Supplied information:
########
File: src/hw/rtl/tap_pkg.sv
`default_nettype none

package tap_pkg;

  // field widths
  localparam int ANGLE_W = 16;
  localparam int DEB_W = 10;
  localparam int DUTY_W = 8;
  localparam int STATUS_W = 4;
  localparam int CFG_IDX_W = 3;
  localparam int CFG_DATA_W = 16;
  localparam int SCALED_MIN_W = 32;

  localparam int ROT_BITS_DEF = 20;

  // one full turn in hundredths of a degree
  localparam logic [ANGLE_W-1:0] FULL_TURN = 16'd36000;

  // operation codes
  localparam logic [1:0] OP_MOVE = 2'd1;
  localparam logic [1:0] OP_CAL = 2'd2;

  // register indexes
  localparam logic [CFG_IDX_W-1:0] REG_MIN_ANGLE = 3'd0;
  localparam logic [CFG_IDX_W-1:0] REG_MAX_ANGLE = 3'd1;
  localparam logic [CFG_IDX_W-1:0] REG_DEADBAND = 3'd2;
  localparam logic [CFG_IDX_W-1:0] REG_MIN_RUN = 3'd3;
  localparam logic [CFG_IDX_W-1:0] REG_SAFE_ANGLE = 3'd4;
  localparam logic [CFG_IDX_W-1:0] REG_DEBOUNCE = 3'd5;
  localparam logic [CFG_IDX_W-1:0] REG_DRIVE_SPEED = 3'd6;
  localparam logic [CFG_IDX_W-1:0] REG_PAUSE = 3'd7;

  // register reset values
  localparam logic [ANGLE_W-1:0] MIN_ANGLE_RST = 16'd0;
  localparam logic [ANGLE_W-1:0] MAX_ANGLE_RST = 16'd36000;
  localparam logic [ANGLE_W-1:0] DEADBAND_RST = 16'd500;
  localparam logic [15:0] MIN_RUN_RST = 16'd1000;
  localparam logic [SCALED_MIN_W-1:0] MIN_RUN_SCALED_RST = 32'd36000000;
  localparam logic [ANGLE_W-1:0] SAFE_ANGLE_RST = 16'd500;
  localparam logic [DEB_W-1:0] DEBOUNCE_RST = 10'd100;
  localparam logic [DUTY_W-1:0] DRIVE_SPEED_RST = 8'd255;
  localparam logic [15:0] PAUSE_RST = 16'd3000;

  typedef enum logic [2:0] {
    MODE_IDLE       = 3'd0,
    MODE_CAL_RIGHT  = 3'd1,
    MODE_CAL_PAUSE  = 3'd2,
    MODE_CAL_LEFT   = 3'd3,
    MODE_HOME_LEFT  = 3'd4,
    MODE_MOVE_LEFT  = 3'd5,
    MODE_MOVE_RIGHT = 3'd6
  } mode_t;

  typedef enum logic [STATUS_W-1:0] {
    ST_NONE       = 4'd0,
    ST_MOVED      = 4'd1,
    ST_DEADBAND   = 4'd2,
    ST_TOO_SHORT  = 4'd3,
    ST_PARKED     = 4'd4,
    ST_LIMIT      = 4'd5,
    ST_CALIBRATED = 4'd6,
    ST_NOT_CAL    = 4'd8
  } status_t;

  // verdict of the move planner
  typedef struct packed {
    logic in_deadband;
    logic too_short;
    logic zero_run;
    logic go_right;
  } plan_t;

endpackage

`default_nettype wire

File: src/hw/rtl/tap_debounce.sv
`default_nettype none

module tap_debounce
  import tap_pkg::*;
(
  input  wire logic             clk,
  input  wire logic             rst_n,
  input  wire logic             step,
  input  wire logic             raw_level,
  input  wire logic [DEB_W-1:0] debounce_ticks,
  output logic                  press
);

  localparam logic [DEB_W-1:0] COUNT_MAX = '1;

  logic             stable_r, stable_nxt;
  logic [DEB_W-1:0] count_r, count_nxt;
  logic [DEB_W-1:0] count_inc;
  logic             differ;
  logic             take;

  // count ticks of a differing level, accept once it has lasted long enough
  always_comb begin
    differ    = raw_level != stable_r;
    count_inc = (count_r != COUNT_MAX) ? count_r + 1'b1 : count_r;
    take      = differ && (count_inc >= debounce_ticks);
    press     = take && raw_level;
    stable_nxt = stable_r;
    count_nxt  = count_inc;
    if (!differ) begin
      count_nxt = '0;
    end else if (take) begin
      count_nxt  = '0;
      stable_nxt = raw_level;
    end
  end

  always_ff @(posedge clk) begin
    if (!rst_n) begin
      stable_r <= 1'b0;
      count_r  <= '0;
    end else if (step) begin
      stable_r <= stable_nxt;
      count_r  <= count_nxt;
    end
  end

endmodule

`default_nettype wire

File: src/hw/rtl/tap_move_plan.sv
`default_nettype none

module tap_move_plan
  import tap_pkg::*;
#(
  parameter int ROTATION_COUNT_BITS = ROT_BITS_DEF
) (
  input  wire logic [ANGLE_W-1:0]                     target,
  input  wire logic [ANGLE_W-1:0]                     start_pos,
  input  wire logic [ROTATION_COUNT_BITS-1:0]         rotation,
  input  wire logic [ANGLE_W-1:0]                     deadband,
  input  wire logic [SCALED_MIN_W-1:0]                min_run_scaled,
  output plan_t                                       plan,
  output logic [ANGLE_W+ROTATION_COUNT_BITS-1:0]      run_scaled
);

  localparam int PW = ANGLE_W + ROTATION_COUNT_BITS;
  localparam int CMPW = (PW > SCALED_MIN_W) ? PW : SCALED_MIN_W;
  // longest run, kept in the scaled (ticks * full turn) domain
  localparam logic [PW-1:0] RUN_MAX_SCALED =
    PW'(FULL_TURN) * PW'((64'd1 << ROTATION_COUNT_BITS) - 64'd1);

  logic [ANGLE_W-1:0] diff;
  logic [PW-1:0]      prod;

  // run time is tracked as diff * rotation and counted down a full turn per tick
  always_comb begin
    diff = (target > start_pos) ? target - start_pos : start_pos - target;
    prod = PW'(diff) * PW'(rotation);
    plan.in_deadband = diff < deadband;
    plan.too_short   = CMPW'(prod) < CMPW'(min_run_scaled);
    plan.zero_run    = prod < PW'(FULL_TURN);
    plan.go_right    = target > start_pos;
    run_scaled       = (prod > RUN_MAX_SCALED) ? RUN_MAX_SCALED : prod;
  end

endmodule

`default_nettype wire

File: src/hw/rtl/timed_axis_positioner_top.sv
// Latency: a result word is valid in the cycle after its input word is accepted.
// Throughput: one input word per clock cycle unless stalled; the sequencer state,
// debouncer and move planner all settle in the single pass between accept and
// result register. An input word is refused only while a result word waits and
// out_stall is high. Reset: rst_n is synchronous and active low; it returns the axis
// to idle, uncalibrated at angle zero, and loads the register defaults.
`default_nettype none

module timed_axis_positioner_top
  import tap_pkg::*;
#(
  parameter int ROTATION_COUNT_BITS = ROT_BITS_DEF
) (
  input  wire logic                  clk,
  input  wire logic                  rst_n,
  // configuration
  input  wire logic                  cfg_we,
  input  wire logic [CFG_IDX_W-1:0]  cfg_index,
  input  wire logic [CFG_DATA_W-1:0] cfg_wdata,
  // input channel
  input  wire logic                  in_valid,
  output logic                       in_stall,
  input  wire logic [1:0]            in_operation,
  input  wire logic [ANGLE_W-1:0]    in_target_angle,
  input  wire logic                  in_switch_level,
  // result channel
  output logic                       out_valid,
  input  wire logic                  out_stall,
  output logic                       out_motor_enable,
  output logic                       out_motor_direction,
  output logic [DUTY_W-1:0]          out_pwm_duty,
  output logic                       out_busy_res,
  output logic [ANGLE_W-1:0]         out_position,
  output logic [STATUS_W-1:0]        out_status
);

  localparam int CW = ROTATION_COUNT_BITS;
  localparam int PW = ANGLE_W + CW;
  localparam int PSW = CW + 16;
  localparam logic [CW-1:0] CNT_MAX = '1;

  // configuration registers
  logic [ANGLE_W-1:0]      min_angle_r, max_angle_r, deadband_r, safe_angle_r;
  logic [SCALED_MIN_W-1:0] min_run_scaled_r;
  logic [DEB_W-1:0]        debounce_r;
  logic [DUTY_W-1:0]       drive_speed_r;
  logic [15:0]             pause_r;

  // sequencer state
  mode_t              mode_r, mode_nxt;
  logic [ANGLE_W-1:0] pos_r, pos_nxt;
  logic [CW-1:0]      rot_r, rot_nxt;
  logic [CW-1:0]      cal_cnt_r, cal_cnt_nxt;
  logic [PW-1:0]      move_cnt_r, move_cnt_nxt;

  // result register
  logic                out_valid_r, out_valid_nxt;
  logic                en_r, dir_r, busy_r;
  logic [DUTY_W-1:0]   duty_r;
  logic [ANGLE_W-1:0]  position_r;
  status_t             status_r;

  logic               in_acc;
  logic               press;
  logic               do_plan;
  logic               home_plan;
  logic [ANGLE_W-1:0] plan_tgt, plan_pos;
  plan_t              plan;
  logic [PW-1:0]      run_scaled;
  logic [CW-1:0]      pause_sat;
  logic [CW-1:0]      cal_dec, cal_inc;
  logic [PW-1:0]      move_left;
  status_t            status;
  logic               en, dir;

  assign in_stall = out_valid_r && out_stall;
  assign in_acc   = in_valid && !in_stall;

  // configuration writes; the minimum run is kept pre-scaled by a full turn
  always_ff @(posedge clk) begin
    if (!rst_n) begin
      min_angle_r      <= MIN_ANGLE_RST;
      max_angle_r      <= MAX_ANGLE_RST;
      deadband_r       <= DEADBAND_RST;
      min_run_scaled_r <= MIN_RUN_SCALED_RST;
      safe_angle_r     <= SAFE_ANGLE_RST;
      debounce_r       <= DEBOUNCE_RST;
      drive_speed_r    <= DRIVE_SPEED_RST;
      pause_r          <= PAUSE_RST;
    end else if (cfg_we) begin
      case (cfg_index)
        REG_MIN_ANGLE:   min_angle_r <= cfg_wdata;
        REG_MAX_ANGLE:   max_angle_r <= cfg_wdata;
        REG_DEADBAND:    deadband_r <= cfg_wdata;
        REG_MIN_RUN:     min_run_scaled_r <=
                           SCALED_MIN_W'(cfg_wdata) * SCALED_MIN_W'(FULL_TURN);
        REG_SAFE_ANGLE:  safe_angle_r <= cfg_wdata;
        REG_DEBOUNCE:    debounce_r <= cfg_wdata[DEB_W-1:0];
        REG_DRIVE_SPEED: drive_speed_r <= cfg_wdata[DUTY_W-1:0];
        REG_PAUSE:       pause_r <= cfg_wdata;
        default:         ;
      endcase
    end
  end

  tap_debounce u_debounce (
    .clk            (clk),
    .rst_n          (rst_n),
    .step           (in_acc),
    .raw_level      (in_switch_level),
    .debounce_ticks (debounce_r),
    .press          (press)
  );

  // after homing the plan runs from zero to the parking angle
  assign home_plan = mode_r == MODE_HOME_LEFT;
  assign plan_tgt  = home_plan ? safe_angle_r : in_target_angle;
  assign plan_pos  = home_plan ? '0 : pos_r;

  tap_move_plan #(
    .ROTATION_COUNT_BITS (ROTATION_COUNT_BITS)
  ) u_move_plan (
    .target         (plan_tgt),
    .start_pos      (plan_pos),
    .rotation       (rot_r),
    .deadband       (deadband_r),
    .min_run_scaled (min_run_scaled_r),
    .plan           (plan),
    .run_scaled     (run_scaled)
  );

  // sequencer next state and result
  always_comb begin
    pause_sat = (PSW'(pause_r) > PSW'(CNT_MAX)) ? CNT_MAX : CW'(pause_r);
    cal_dec   = (cal_cnt_r != '0) ? cal_cnt_r - 1'b1 : cal_cnt_r;
    cal_inc   = (cal_cnt_r != CNT_MAX) ? cal_cnt_r + 1'b1 : cal_cnt_r;
    move_left = move_cnt_r - PW'(FULL_TURN);

    mode_nxt     = mode_r;
    pos_nxt      = pos_r;
    rot_nxt      = rot_r;
    cal_cnt_nxt  = cal_cnt_r;
    move_cnt_nxt = move_cnt_r;
    status       = ST_NONE;
    do_plan      = 1'b0;

    case (mode_r)
      MODE_IDLE: begin
        if (in_operation == OP_CAL) begin
          mode_nxt = MODE_CAL_RIGHT;
        end else if (in_operation == OP_MOVE) begin
          if (rot_r == '0) begin
            status = ST_NOT_CAL;
          end else if (in_target_angle < min_angle_r || in_target_angle > max_angle_r) begin
            if (pos_r == safe_angle_r) begin
              status = ST_PARKED;
            end else begin
              mode_nxt = MODE_HOME_LEFT;
            end
          end else begin
            do_plan = 1'b1;
          end
        end
      end
      MODE_CAL_RIGHT: begin
        if (press) begin
          pos_nxt     = FULL_TURN;
          cal_cnt_nxt = pause_sat;
          mode_nxt    = (pause_sat == '0) ? MODE_CAL_LEFT : MODE_CAL_PAUSE;
        end
      end
      MODE_CAL_PAUSE: begin
        cal_cnt_nxt = cal_dec;
        if (cal_dec == '0) begin
          mode_nxt = MODE_CAL_LEFT;
        end
      end
      MODE_CAL_LEFT: begin
        cal_cnt_nxt = cal_inc;
        if (press) begin
          rot_nxt     = (cal_inc == '0) ? CW'(1) : cal_inc;
          pos_nxt     = '0;
          cal_cnt_nxt = '0;
          mode_nxt    = MODE_IDLE;
          status      = ST_CALIBRATED;
        end
      end
      MODE_HOME_LEFT: begin
        if (press) begin
          pos_nxt  = '0;
          mode_nxt = MODE_IDLE;
          do_plan  = 1'b1;
        end
      end
      MODE_MOVE_LEFT, MODE_MOVE_RIGHT: begin
        if (press) begin
          pos_nxt  = (mode_r == MODE_MOVE_RIGHT) ? FULL_TURN : '0;
          mode_nxt = MODE_IDLE;
          status   = ST_LIMIT;
        end else begin
          move_cnt_nxt = move_left;
          if (move_left < PW'(FULL_TURN)) begin
            mode_nxt = MODE_IDLE;
            status   = ST_MOVED;
          end
        end
      end
      default: begin
        mode_nxt = MODE_IDLE;
      end
    endcase

    // outcome of a planned move
    if (do_plan) begin
      if (plan.in_deadband) begin
        status = ST_DEADBAND;
      end else if (plan.too_short) begin
        status = ST_TOO_SHORT;
      end else begin
        pos_nxt = plan_tgt;
        if (plan.zero_run) begin
          status = ST_MOVED;
        end else begin
          move_cnt_nxt = run_scaled;
          mode_nxt     = plan.go_right ? MODE_MOVE_RIGHT : MODE_MOVE_LEFT;
        end
      end
    end

    en = mode_nxt == MODE_CAL_RIGHT || mode_nxt == MODE_CAL_LEFT ||
         mode_nxt == MODE_HOME_LEFT || mode_nxt == MODE_MOVE_LEFT ||
         mode_nxt == MODE_MOVE_RIGHT;
    dir = mode_nxt == MODE_CAL_RIGHT || mode_nxt == MODE_MOVE_RIGHT;

    out_valid_nxt = in_acc ? 1'b1 : (out_stall ? out_valid_r : 1'b0);
  end

  always_ff @(posedge clk) begin
    if (!rst_n) begin
      mode_r      <= MODE_IDLE;
      pos_r       <= '0;
      rot_r       <= '0;
      cal_cnt_r   <= '0;
      move_cnt_r  <= '0;
      out_valid_r <= 1'b0;
    end else begin
      out_valid_r <= out_valid_nxt;
      if (in_acc) begin
        mode_r     <= mode_nxt;
        pos_r      <= pos_nxt;
        rot_r      <= rot_nxt;
        cal_cnt_r  <= cal_cnt_nxt;
        move_cnt_r <= move_cnt_nxt;
      end
    end
  end

  // result word
  always_ff @(posedge clk) begin
    if (in_acc) begin
      en_r       <= en;
      dir_r      <= dir;
      duty_r     <= en ? drive_speed_r : '0;
      busy_r     <= mode_nxt != MODE_IDLE;
      position_r <= pos_nxt;
      status_r   <= status;
    end
  end

  assign out_valid           = out_valid_r;
  assign out_motor_enable    = en_r;
  assign out_motor_direction = dir_r;
  assign out_pwm_duty        = duty_r;
  assign out_busy_res        = busy_r;
  assign out_position        = position_r;
  assign out_status          = status_r;

`ifndef SYNTHESIS
  // once calibrated the axis stays calibrated
  a_rot_sticks: assert property (@(posedge clk) disable iff (!rst_n)
    (rot_r != '0) |=> (rot_r != '0))
    else $error("rotation time lost after calibration");

  // a running move always has at least one tick left
  a_move_cnt: assert property (@(posedge clk) disable iff (!rst_n)
    (mode_r == MODE_MOVE_LEFT || mode_r == MODE_MOVE_RIGHT) |->
    (move_cnt_r >= PW'(FULL_TURN)))
    else $error("move counter below one tick while running");

  // finishing calibration leaves the axis idle at zero
  a_cal_done: assert property (@(posedge clk) disable iff (!rst_n)
    (out_valid_r && out_status == ST_CALIBRATED) |->
    (out_position == '0 && !out_busy_res && !out_motor_enable))
    else $error("calibration result inconsistent");

  // no duty while the driver is off
  a_duty_off: assert property (@(posedge clk) disable iff (!rst_n)
    (out_valid_r && !out_motor_enable) |-> (out_pwm_duty == '0))
    else $error("pwm duty with motor disabled");
`endif

endmodule

`default_nettype wire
########
What you need to do: Only the lines from the one containing "returns the axis" through the one containing "en_r, dir_r, busy_r;" are to be retyped, both boundary lines included, with no other material.

Answer space:
// out_stall is high. Reset: rst_n is synchronous and active low; it returns the axis
// to idle, uncalibrated at angle zero, and loads the register defaults.
`default_nettype none

module timed_axis_positioner_top
  import tap_pkg::*;
#(
  parameter int ROTATION_COUNT_BITS = ROT_BITS_DEF
) (
  input  wire logic                  clk,
  input  wire logic                  rst_n,
  // configuration
  input  wire logic                  cfg_we,
  input  wire logic [CFG_IDX_W-1:0]  cfg_index,
  input  wire logic [CFG_DATA_W-1:0] cfg_wdata,
  // input channel
  input  wire logic                  in_valid,
  output logic                       in_stall,
  input  wire logic [1:0]            in_operation,
  input  wire logic [ANGLE_W-1:0]    in_target_angle,
  input  wire logic                  in_switch_level,
  // result channel
  output logic                       out_valid,
  input  wire logic                  out_stall,
  output logic                       out_motor_enable,
  output logic                       out_motor_direction,
  output logic [DUTY_W-1:0]          out_pwm_duty,
  output logic                       out_busy_res,
  output logic [ANGLE_W-1:0]         out_position,
  output logic [STATUS_W-1:0]        out_status
);

  localparam int CW = ROTATION_COUNT_BITS;
  localparam int PW = ANGLE_W + CW;
  localparam int PSW = CW + 16;
  localparam logic [CW-1:0] CNT_MAX = '1;

  // configuration registers
  logic [ANGLE_W-1:0]      min_angle_r, max_angle_r, deadband_r, safe_angle_r;
  logic [SCALED_MIN_W-1:0] min_run_scaled_r;
  logic [DEB_W-1:0]        debounce_r;
  logic [DUTY_W-1:0]       drive_speed_r;
  logic [15:0]             pause_r;

  // sequencer state
  mode_t              mode_r, mode_nxt;
  logic [ANGLE_W-1:0] pos_r, pos_nxt;
  logic [CW-1:0]      rot_r, rot_nxt;
  logic [CW-1:0]      cal_cnt_r, cal_cnt_nxt;
  logic [PW-1:0]      move_cnt_r, move_cnt_nxt;

  // result register
  logic                out_valid_r, out_valid_nxt;
  logic                en_r, dir_r, busy_r;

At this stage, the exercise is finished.